Regular Expressions

Section Regular Expressions

There is a compact and convenient notation to describe languages recognized by an FSA which tells, in a simple way, exactly what strings of \(\Sigma^*\) the FSA accepts. This notation is build recursively.

\(\pmb \varnothing\) is the empty language with no strings.
\(\lda\) is the one string language \(\{\lambda\}\text{,}\) and
\(\ba\) is the one string language \(\{a\}\) for each \(a\in \Sigma\text{.}\)

If \(K\) and \(L\) are each a language, then

\(KL = \{uv \mid u\in K \mbox{ and } v\in L\}\text{,}\) the concatenation of \(K\) and \(L\text{,}\)
\(K\cup L = \{w \in \Sigma^* \mid w\in K \mbox{ or } w \in L\}\text{,}\) the union of \(K\) and \(L\text{,}\)
\(L^* = \{\lambda\} \cup\{w\in \Sigma^* \mid w=u_1u_2\dots u_n \mbox{ for some } u_1, u_2, \dots u_n \in L\}\text{,}\) the Kleene star of \(L\text{.}\)

For example, the language described in Problem 9.21 is

\begin{equation*} L_4 = bc \dots \mbox{ any string } \dots d \end{equation*}

which is the concatenation of three languages: \(\{bc\}\text{,}\) all strings (i.e., \(\Sigma^*\)) and \(\{d\}\text{.}\)

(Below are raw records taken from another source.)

--- src/rtl/nibble_serial_tx_pkg.sv ---
// Shared types and constants for the nibble serial transmitter.
// Holds the FSM state enum, line levels and the frame length helper.
package nibble_serial_tx_pkg;

    typedef enum logic [2:0] {
        IDLE,
        START,
        DATA,
        PARITY,
        STOP
    } tx_state_t;

    localparam logic LINE_IDLE = 1'b1;
    localparam logic START_BIT = 1'b0;
    localparam logic STOP_BIT  = 1'b1;

    function automatic int frame_len(
        input int data_w,
        input int clks_per_bit,
        input int parity_en
    );
        return (2 + data_w + parity_en) * clks_per_bit;
    endfunction

endpackage

--- src/rtl/nibble_serial_tx_bit_timer.sv ---
// Per-bit cycle counter for the serial transmitter.
// Pulses bit_end on the last clock of every line bit.
module bit_timer #(
    parameter int CLKS_PER_BIT = 4
) (
    input  logic clk,
    input  logic rst,
    input  logic restart,
    input  logic run,
    output logic bit_end
);

    localparam int CW = (CLKS_PER_BIT > 1) ? $clog2(CLKS_PER_BIT) : 1;
    localparam logic [CW-1:0] LAST = CW'(CLKS_PER_BIT - 1);

    logic [CW-1:0] cnt_q;

    assign bit_end = run && (cnt_q == LAST);

    always_ff @(posedge clk) begin
        if (rst || restart) begin
            cnt_q <= '0;
        end else if (run) begin
            if (cnt_q == LAST) begin
                cnt_q <= '0;
            end else begin
                cnt_q <= cnt_q + CW'(1);
            end
        end
    end

endmodule

--- src/rtl/nibble_serial_tx.sv ---
// Framed serial transmitter: start, data LSB first, even parity, stop.
// Line output is registered so it never follows the inputs combinationally.
module nibble_serial_tx
    import nibble_serial_tx_pkg::*;
#(
    parameter int DATA_W       = 4,
    parameter int CLKS_PER_BIT = 4,
    parameter int PARITY_EN    = 1
) (
    input  logic              clk,
    input  logic              rst,
    input  logic              in_valid,
    output logic              in_ready,
    input  logic [DATA_W-1:0] in_vector,
    output logic              out_serial,
    output logic              out_busy,
    output logic              out_done
);

    localparam int BW = (DATA_W > 1) ? $clog2(DATA_W) : 1;
    localparam logic [BW-1:0] LAST_BIT = BW'(DATA_W - 1);

    tx_state_t         state_q, state_d;
    logic [DATA_W-1:0] shift_q, shift_d, shift_nxt;
    logic [BW-1:0]     bit_q, bit_d;
    logic              par_q, par_d;
    logic              line_q, line_d;
    logic              accept;
    logic              bit_end;

    assign in_ready   = (state_q == IDLE) && !rst;
    assign accept     = in_valid && in_ready;
    assign out_busy   = (state_q != IDLE);
    assign out_done   = (state_q == STOP) && bit_end && !rst;
    assign out_serial = line_q;
    assign shift_nxt  = shift_q >> 1;

    bit_timer #(
        .CLKS_PER_BIT(CLKS_PER_BIT)
    ) u_bit_timer (
        .clk    (clk),
        .rst    (rst),
        .restart(accept),
        .run    (out_busy),
        .bit_end(bit_end)
    );

    // line_d is the level the line takes in the state being entered
    always_comb begin
        state_d = state_q;
        shift_d = shift_q;
        bit_d   = bit_q;
        par_d   = par_q;
        line_d  = line_q;
        unique case (state_q)
            IDLE: begin
                line_d = LINE_IDLE;
                if (accept) begin
                    state_d = START;
                    shift_d = in_vector;
                    par_d   = ^in_vector;
                    bit_d   = '0;
                    line_d  = START_BIT;
                end
            end
            START: begin
                if (bit_end) begin
                    state_d = DATA;
                    line_d  = shift_q[0];
                end
            end
            DATA: begin
                if (bit_end) begin
                    if (bit_q == LAST_BIT) begin
                        bit_d = '0;
                        if (PARITY_EN != 0) begin
                            state_d = PARITY;
                            line_d  = par_q;
                        end else begin
                            state_d = STOP;
                            line_d  = STOP_BIT;
                        end
                    end else begin
                        bit_d   = bit_q + BW'(1);
                        shift_d = shift_nxt;
                        line_d  = shift_nxt[0];
                    end
                end
            end
            PARITY: begin
                if (bit_end) begin
                    state_d = STOP;
                    line_d  = STOP_BIT;
                end
            end
            STOP: begin
                if (bit_end) begin
                    state_d = IDLE;
                    line_d  = LINE_IDLE;
                end
            end
            default: begin
                state_d = IDLE;
                line_d  = LINE_IDLE;
            end
        endcase
    end

    always_ff @(posedge clk) begin
        if (rst) begin
            state_q <= IDLE;
            shift_q <= '0;
            bit_q   <= '0;
            par_q   <= 1'b0;
            line_q  <= LINE_IDLE;
        end else begin
            state_q <= state_d;
            shift_q <= shift_d;
            bit_q   <= bit_d;
            par_q   <= par_d;
            line_q  <= line_d;
        end
    end

endmodule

To express each of these as a regular expression, we can use \({\bb} = \{b\}\text{,}\) \({\bc} = \{c\}\) and \({\bd} = \{d\}\text{.}\) Then we have the concatenation \({\bb\bc} = \{b\}\{c\} = \{bc\}\text{.}\) In this example we have \(\Sigma = \{a,b,c,d\} = {\ba}\cup {\bb}\cup {\bc}\cup {\bd}\text{.}\) Notice that the set of all strings from \(\Sigma\text{,}\) that we have called \(\Sigma^*\text{,}\) is in fact an example of the Kleene star. Thus we have \(\Sigma^* = \{a,b,c,d\}^* = ({\ba}\cup {\bb} \cup {\bc} \cup{\bd})^*\text{.}\) The language \(L_4\) can now be described by the regular expression that is the concatenation of these three:

\begin{equation*} L_4 = \{bc\} \Sigma^* \{d\} = {\bb\bc}({\ba}\cup {\bb} \cup {\bc} \cup {\bd})^*\bd. \end{equation*}

Problem 9.31.

Find a regular expression for the language \(L_3\) described in Example 9.20.

Problem 9.32.

Find a regular expression for the language \(L_5\text{,}\) where \(M_5\) is the FSA drawn in Figure 9.23.

Problem 9.33.

Find a regular expression for the language \(L_6\) described in Problem 9.24.

Problem 9.34.

Find a regular expression for the language \(L_7\) described in Problem 9.25.

Problem 9.35.

Find a regular expression for the language \(L_8\) described in Problem 9.26.

Problem 9.36.

Find a regular expression for the language \(L_{10}\) described in Problem 9.29.

Problem 9.37.

Draw a transition diagram for an FSA that recognizes the language \((\ba\bb\ba)^*(\bd\bd\bd)(\bb\cup \be)^*\text{.}\)

Problem 9.38.

Consider FSAs \(M = \langle \Sigma,Q,s,Y,\delta\rangle\) recognizing language \(L\) and \(M' = \langle \Sigma,Q',s',Y',\delta'\rangle\) recognizing language \(L'\text{.}\) Tell how to use \(M\) and \(M'\) to design an FSA \(M^{\cup}\) that will recognize \(L\cup L'\text{.}\) HINT: Try using \(Q^{\cup}=Q\times Q'\) for the states of \(M^{\cup}\text{,}\) and then define \(s^{\cup}\text{,}\) \(Y^{\cup}\) and \(\delta^{\cup}\text{.}\)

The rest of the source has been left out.